_EXERCISE AIM_. Should a line in the entries below contain "interrupts", return that line.

_DATA FOR PROCESSING_.
File: src/hw/soc_map_pkg.sv
// Peripheral subsystem address map
// slot select, register word indices and host bus widths
// shared by the bus decoder and every peripheral
`default_nettype none

package soc_map_pkg;

  ////////////////////////////////////////////////////////////
  // host bus geometry
  localparam int BUS_ADDR_W = 12;
  localparam int BUS_DATA_W = 32;
  // word index comes from byte address bits 7..2
  localparam int REG_IDX_W = 6;
  // slot field is the top nibble, address bits 11..8
  localparam int SLOT_W = 4;

  // peripheral slots
  localparam logic [SLOT_W-1:0] SLOT_GPIO  = 4'd0;
  localparam logic [SLOT_W-1:0] SLOT_TIMER = 4'd1;
  localparam logic [SLOT_W-1:0] SLOT_IRQ   = 4'd2;

  // read data for empty slots
  localparam logic [BUS_DATA_W-1:0] UNMAPPED_DATA = 32'hDEAD_BEEF;

  ////////////////////////////////////////////////////////////
  // gpio word indices
  localparam logic [REG_IDX_W-1:0] GPIO_REG_IN  = 6'd0;
  localparam logic [REG_IDX_W-1:0] GPIO_REG_OUT = 6'd1;
  localparam logic [REG_IDX_W-1:0] GPIO_REG_DIR = 6'd2;
  localparam logic [REG_IDX_W-1:0] GPIO_REG_IE  = 6'd3;
  localparam logic [REG_IDX_W-1:0] GPIO_REG_IP  = 6'd4;

  // timer word indices, low half first
  localparam logic [REG_IDX_W-1:0] TMR_REG_TIME_LO = 6'd0;
  localparam logic [REG_IDX_W-1:0] TMR_REG_TIME_HI = 6'd1;
  localparam logic [REG_IDX_W-1:0] TMR_REG_CMP_LO  = 6'd2;
  localparam logic [REG_IDX_W-1:0] TMR_REG_CMP_HI  = 6'd3;

  // interrupt controller word indices
  localparam logic [REG_IDX_W-1:0] IRQ_REG_PEND  = 6'd0;
  localparam logic [REG_IDX_W-1:0] IRQ_REG_EN    = 6'd1;
  localparam logic [REG_IDX_W-1:0] IRQ_REG_CLAIM = 6'd2;

endpackage

`default_nettype wire

File: src/hw/soc_irq_pkg.sv
// Interrupt source numbering for the peripheral subsystem
// also carries the gpio pin count, since it sets the gpio
// interrupt width
`default_nettype none

package soc_irq_pkg;

  // gpio pins
  localparam int GPIO_WIDTH = 12;

  // outside interrupt lines
  localparam int EXT_IRQ_W = 4;

  ////////////////////////////////////////////////////////////
  // source slots of the interrupt controller
  // slot 0 means no interrupt and never pends
  localparam int IRQ_SOURCES = 6;
  localparam int IRQ_ID_W = 3;

  // gpio summary interrupt
  localparam int IRQ_SRC_GPIO = 1;
  // outside line k lands on id IRQ_SRC_EXT0 + k
  localparam int IRQ_SRC_EXT0 = 2;

endpackage

`default_nettype wire

File: src/hw/periph_bus_if.sv
// Peripheral register bus
// one instance per peripheral between the decoder and the device;
// the decoder drives strobes and index, the device returns rdata
`timescale 1ns/1ps
`default_nettype none

interface periph_bus_if;
  import soc_map_pkg::*;

  // slot select from address decode
  logic                  sel;
  // write and read strobes, never both high
  logic                  we;
  logic                  re;
  // register word index
  logic [REG_IDX_W-1:0]  idx;
  logic [BUS_DATA_W-1:0] wdata;
  // combinational read data for the current idx
  logic [BUS_DATA_W-1:0] rdata;

  // decoder side
  modport host (output sel, we, re, idx, wdata, input rdata);

  // peripheral side
  modport dev (input sel, we, re, idx, wdata, output rdata);

endinterface

`default_nettype wire

File: src/hw/bus_decoder.sv
// Host bus decoder
// splits the plain host strobes into one register bus per
// peripheral and registers the read return, one cycle of latency
// with a valid strobe and no back-pressure
`timescale 1ns/1ps
`default_nettype none

module bus_decoder (
  input  wire logic                              i_clk,
  input  wire logic                              i_rst,
  input  wire logic                              i_bus_we,
  input  wire logic                              i_bus_re,
  input  wire logic [soc_map_pkg::BUS_ADDR_W-1:0] i_bus_addr,
  input  wire logic [soc_map_pkg::BUS_DATA_W-1:0] i_bus_wdata,
  output logic      [soc_map_pkg::BUS_DATA_W-1:0] o_bus_rdata,
  output logic                                   o_bus_rvalid,
  periph_bus_if.host                             gpio_bus,
  periph_bus_if.host                             tmr_bus,
  periph_bus_if.host                             irq_bus
);
  import soc_map_pkg::*;

  logic [SLOT_W-1:0]     slot;
  logic [REG_IDX_W-1:0]  idx;
  logic [BUS_DATA_W-1:0] rd_mux;

  ////////////////////////////////////////////////////////////
  // address split, slot on top and word index below
  assign slot = i_bus_addr[BUS_ADDR_W-1 -: SLOT_W];
  // byte offset bits 1..0 are ignored
  assign idx  = i_bus_addr[REG_IDX_W+1:2];

  // one-hot select per slot
  assign gpio_bus.sel = (slot == SLOT_GPIO);
  assign tmr_bus.sel  = (slot == SLOT_TIMER);
  assign irq_bus.sel  = (slot == SLOT_IRQ);

  // strobes and data go to everyone, sel qualifies them
  assign gpio_bus.we    = i_bus_we;
  assign gpio_bus.re    = i_bus_re;
  assign gpio_bus.idx   = idx;
  assign gpio_bus.wdata = i_bus_wdata;

  assign tmr_bus.we    = i_bus_we;
  assign tmr_bus.re    = i_bus_re;
  assign tmr_bus.idx   = idx;
  assign tmr_bus.wdata = i_bus_wdata;

  assign irq_bus.we    = i_bus_we;
  assign irq_bus.re    = i_bus_re;
  assign irq_bus.idx   = idx;
  assign irq_bus.wdata = i_bus_wdata;

  ////////////////////////////////////////////////////////////
  // read return
  always_comb
  begin
    if (gpio_bus.sel)
      rd_mux = gpio_bus.rdata;
    else if (tmr_bus.sel)
      rd_mux = tmr_bus.rdata;
    else if (irq_bus.sel)
      rd_mux = irq_bus.rdata;
    else
      rd_mux = UNMAPPED_DATA;
  end

  // valid follows the read request by exactly one cycle
  always_ff @(posedge i_clk)
  begin
    if (i_rst)
      o_bus_rvalid <= 1'b0;
    else
      o_bus_rvalid <= i_bus_re;
  end

  // data is only loaded on a read, holds otherwise
  always_ff @(posedge i_clk)
  begin
    if (i_bus_re)
      o_bus_rdata <= rd_mux;
  end

endmodule

`default_nettype wire

File: src/hw/gpio_ctrl.sv
// GPIO controller
// output and direction registers, two-flop input synchronizer
// and per-pin rising-edge interrupts with write-one-to-clear
// pending bits
`timescale 1ns/1ps
`default_nettype none

module gpio_ctrl (
  input  wire logic                              i_clk,
  input  wire logic                              i_rst,
  periph_bus_if.dev                              bus,
  input  wire logic [soc_irq_pkg::GPIO_WIDTH-1:0] i_gpio,
  output logic      [soc_irq_pkg::GPIO_WIDTH-1:0] o_gpio,
  output logic      [soc_irq_pkg::GPIO_WIDTH-1:0] o_gpio_dir,
  output logic                                   o_irq
);
  import soc_map_pkg::*;
  import soc_irq_pkg::*;

  logic [GPIO_WIDTH-1:0] sync1;
  logic [GPIO_WIDTH-1:0] sync2;
  logic [GPIO_WIDTH-1:0] in_prev;
  logic [GPIO_WIDTH-1:0] ie;
  logic [GPIO_WIDTH-1:0] ip;
  logic [GPIO_WIDTH-1:0] rise;
  logic [GPIO_WIDTH-1:0] ip_clr;
  logic                  wr;

  assign wr = bus.sel && bus.we;

  ////////////////////////////////////////////////////////////
  // input path
  // sync2 is the pin value seen by software
  // in_prev is one edge behind, for edge detect
  always_ff @(posedge i_clk)
  begin
    if (i_rst)
    begin
      sync1   <= '0;
      sync2   <= '0;
      in_prev <= '0;
    end
    else
    begin
      sync1   <= i_gpio;
      sync2   <= sync1;
      in_prev <= sync2;
    end
  end

  assign rise = sync2 & ~in_prev;

  // write-one-to-clear mask
  assign ip_clr = (wr && bus.idx == GPIO_REG_IP) ? bus.wdata[GPIO_WIDTH-1:0] : '0;

  ////////////////////////////////////////////////////////////
  // control registers
  always_ff @(posedge i_clk)
  begin
    if (i_rst)
    begin
      o_gpio     <= '0;
      o_gpio_dir <= '0;
      ie         <= '0;
      ip         <= '0;
    end
    else
    begin
      if (wr && bus.idx == GPIO_REG_OUT)
        o_gpio <= bus.wdata[GPIO_WIDTH-1:0];
      if (wr && bus.idx == GPIO_REG_DIR)
        o_gpio_dir <= bus.wdata[GPIO_WIDTH-1:0];
      if (wr && bus.idx == GPIO_REG_IE)
        ie <= bus.wdata[GPIO_WIDTH-1:0];
      // a new edge wins over a clear in the same cycle
      ip <= (ip & ~ip_clr) | rise;
    end
  end

  // summary interrupt, masked pending pins
  assign o_irq = |(ip & ie);

  // register readback, zero extended
  always_comb
  begin
    bus.rdata = '0;
    case (bus.idx)
      GPIO_REG_IN:  bus.rdata[GPIO_WIDTH-1:0] = sync2;
      GPIO_REG_OUT: bus.rdata[GPIO_WIDTH-1:0] = o_gpio;
      GPIO_REG_DIR: bus.rdata[GPIO_WIDTH-1:0] = o_gpio_dir;
      GPIO_REG_IE:  bus.rdata[GPIO_WIDTH-1:0] = ie;
      GPIO_REG_IP:  bus.rdata[GPIO_WIDTH-1:0] = ip;
      default:      bus.rdata = '0;
    endcase
  end

endmodule

`default_nettype wire

File: src/hw/mtimer.sv
// Machine timer
// free-running 64-bit mtime and a 64-bit mtimecmp, each written
// one 32-bit half at a time; o_mtip is high while mtime has
// reached mtimecmp
`timescale 1ns/1ps
`default_nettype none

module mtimer (
  input  wire logic i_clk,
  input  wire logic i_rst,
  periph_bus_if.dev bus,
  output logic      o_mtip
);
  import soc_map_pkg::*;

  logic [2*BUS_DATA_W-1:0] mtime;
  logic [2*BUS_DATA_W-1:0] mtimecmp;
  logic                    wr;

  assign wr = bus.sel && bus.we;

  ////////////////////////////////////////////////////////////
  // time counter
  // a half write replaces the increment for that cycle
  always_ff @(posedge i_clk)
  begin
    if (i_rst)
      mtime <= '0;
    else if (wr && bus.idx == TMR_REG_TIME_LO)
      mtime[BUS_DATA_W-1:0] <= bus.wdata;
    else if (wr && bus.idx == TMR_REG_TIME_HI)
      mtime[2*BUS_DATA_W-1:BUS_DATA_W] <= bus.wdata;
    else
      mtime <= mtime + 1'b1;
  end

  // compare register, all ones keeps mtip low after reset
  always_ff @(posedge i_clk)
  begin
    if (i_rst)
      mtimecmp <= '1;
    else if (wr && bus.idx == TMR_REG_CMP_LO)
      mtimecmp[BUS_DATA_W-1:0] <= bus.wdata;
    else if (wr && bus.idx == TMR_REG_CMP_HI)
      mtimecmp[2*BUS_DATA_W-1:BUS_DATA_W] <= bus.wdata;
  end

  // level interrupt, stays up until cmp moves past time
  assign o_mtip = (mtime >= mtimecmp);

  // readback
  always_comb
  begin
    case (bus.idx)
      TMR_REG_TIME_LO: bus.rdata = mtime[BUS_DATA_W-1:0];
      TMR_REG_TIME_HI: bus.rdata = mtime[2*BUS_DATA_W-1:BUS_DATA_W];
      TMR_REG_CMP_LO:  bus.rdata = mtimecmp[BUS_DATA_W-1:0];
      TMR_REG_CMP_HI:  bus.rdata = mtimecmp[2*BUS_DATA_W-1:BUS_DATA_W];
      default:         bus.rdata = '0;
    endcase
  end

endmodule

`default_nettype wire

File: src/hw/irq_ctrl.sv
// External interrupt controller
// latches source levels into pending bits, masks them with an
// enable register and hands out the lowest enabled pending id
// on a claim read; the claim clears that pending bit
`timescale 1ns/1ps
`default_nettype none

module irq_ctrl (
  input  wire logic                               i_clk,
  input  wire logic                               i_rst,
  periph_bus_if.dev                               bus,
  input  wire logic [soc_irq_pkg::IRQ_SOURCES-1:0] i_src,
  output logic                                    o_irq
);
  import soc_map_pkg::*;
  import soc_irq_pkg::*;

  logic [IRQ_SOURCES-1:0] pend;
  logic [IRQ_SOURCES-1:0] en;
  logic [IRQ_SOURCES-1:0] active;
  logic [IRQ_SOURCES-1:0] clr_mask;
  logic [IRQ_ID_W-1:0]    claim_id;
  logic                   claim_rd;

  assign active = pend & en;

  ////////////////////////////////////////////////////////////
  // claim arbitration
  // scan from the top so the lowest id is the last to win
  always_comb
  begin
    claim_id = '0;
    for (int i = IRQ_SOURCES - 1; i > 0; i--)
    begin
      if (active[i])
        claim_id = IRQ_ID_W'(i);
    end
  end

  // claim happens on the read strobe itself
  assign claim_rd = bus.sel && bus.re && (bus.idx == IRQ_REG_CLAIM);

  // id 0 is no claim, nothing to clear
  always_comb
  begin
    clr_mask = '0;
    if (claim_rd && claim_id != '0)
      clr_mask[claim_id] = 1'b1;
  end

  ////////////////////////////////////////////////////////////
  // pending and enable
  always_ff @(posedge i_clk)
  begin
    if (i_rst)
    begin
      pend <= '0;
      en   <= '0;
    end
    else
    begin
      // clear wins this edge, a held source pends again next edge
      pend    <= (pend | i_src) & ~clr_mask;
      // slot 0 never pends
      pend[0] <= 1'b0;
      if (bus.sel && bus.we && bus.idx == IRQ_REG_EN)
        en <= bus.wdata[IRQ_SOURCES-1:0];
    end
  end

  assign o_irq = |active;

  // readback, claim read returns the id about to be cleared
  always_comb
  begin
    bus.rdata = '0;
    case (bus.idx)
      IRQ_REG_PEND:  bus.rdata[IRQ_SOURCES-1:0] = pend;
      IRQ_REG_EN:    bus.rdata[IRQ_SOURCES-1:0] = en;
      IRQ_REG_CLAIM: bus.rdata[IRQ_ID_W-1:0] = claim_id;
      default:       bus.rdata = '0;
    endcase
  end

endmodule

`default_nettype wire

File: src/hw/periph_soc.sv
// Peripheral subsystem top level
// host register bus decoder feeding gpio, machine timer and
// external interrupt controller; gpio and outside lines are
// routed into the interrupt controller, the timer goes straight out
`timescale 1ns/1ps
`default_nettype none

module periph_soc (
  input  wire logic                              i_clk,
  input  wire logic                              i_rst,
  // host register bus
  input  wire logic                              i_bus_we,
  input  wire logic                              i_bus_re,
  input  wire logic [soc_map_pkg::BUS_ADDR_W-1:0] i_bus_addr,
  input  wire logic [soc_map_pkg::BUS_DATA_W-1:0] i_bus_wdata,
  output logic      [soc_map_pkg::BUS_DATA_W-1:0] o_bus_rdata,
  output logic                                   o_bus_rvalid,
  // pins and interrupts
  input  wire logic [soc_irq_pkg::GPIO_WIDTH-1:0] i_gpio,
  input  wire logic [soc_irq_pkg::EXT_IRQ_W-1:0]  i_ext_irq,
  output logic      [soc_irq_pkg::GPIO_WIDTH-1:0] o_gpio,
  output logic      [soc_irq_pkg::GPIO_WIDTH-1:0] o_gpio_dir,
  output logic                                   o_irq,
  output logic                                   o_mtip
);
  import soc_irq_pkg::*;

  logic                   w_irq_gpio;
  logic [IRQ_SOURCES-1:0] wb_irq_src;

  periph_bus_if gpio_bus ();
  periph_bus_if tmr_bus ();
  periph_bus_if irq_bus ();

  ////////////////////////////////////////////////////////////
  // input side, address decode and read return
  bus_decoder decoder0 (
    .i_clk,
    .i_rst,
    .i_bus_we,
    .i_bus_re,
    .i_bus_addr,
    .i_bus_wdata,
    .o_bus_rdata,
    .o_bus_rvalid,
    .gpio_bus (gpio_bus.host),
    .tmr_bus  (tmr_bus.host),
    .irq_bus  (irq_bus.host)
  );

  ////////////////////////////////////////////////////////////
  // peripherals
  gpio_ctrl gpio0 (
    .i_clk,
    .i_rst,
    .bus        (gpio_bus.dev),
    .i_gpio,
    .o_gpio,
    .o_gpio_dir,
    .o_irq      (w_irq_gpio)
  );

  // core-local style timer, mtip goes to the core, not the controller
  mtimer mtimer0 (
    .i_clk,
    .i_rst,
    .bus    (tmr_bus.dev),
    .o_mtip
  );

  irq_ctrl irq0 (
    .i_clk,
    .i_rst,
    .bus   (irq_bus.dev),
    .i_src (wb_irq_src),
    .o_irq
  );

  // source vector, slot 0 tied low
  always_comb
  begin
    wb_irq_src = '0;
    wb_irq_src[IRQ_SRC_GPIO] = w_irq_gpio;
    wb_irq_src[IRQ_SRC_EXT0 +: EXT_IRQ_W] = i_ext_irq;
  end

endmodule

`default_nettype wire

_SOLUTION TO THIS PROBLEM_.
// and per-pin rising-edge interrupts with write-one-to-clear
  // pins and interrupts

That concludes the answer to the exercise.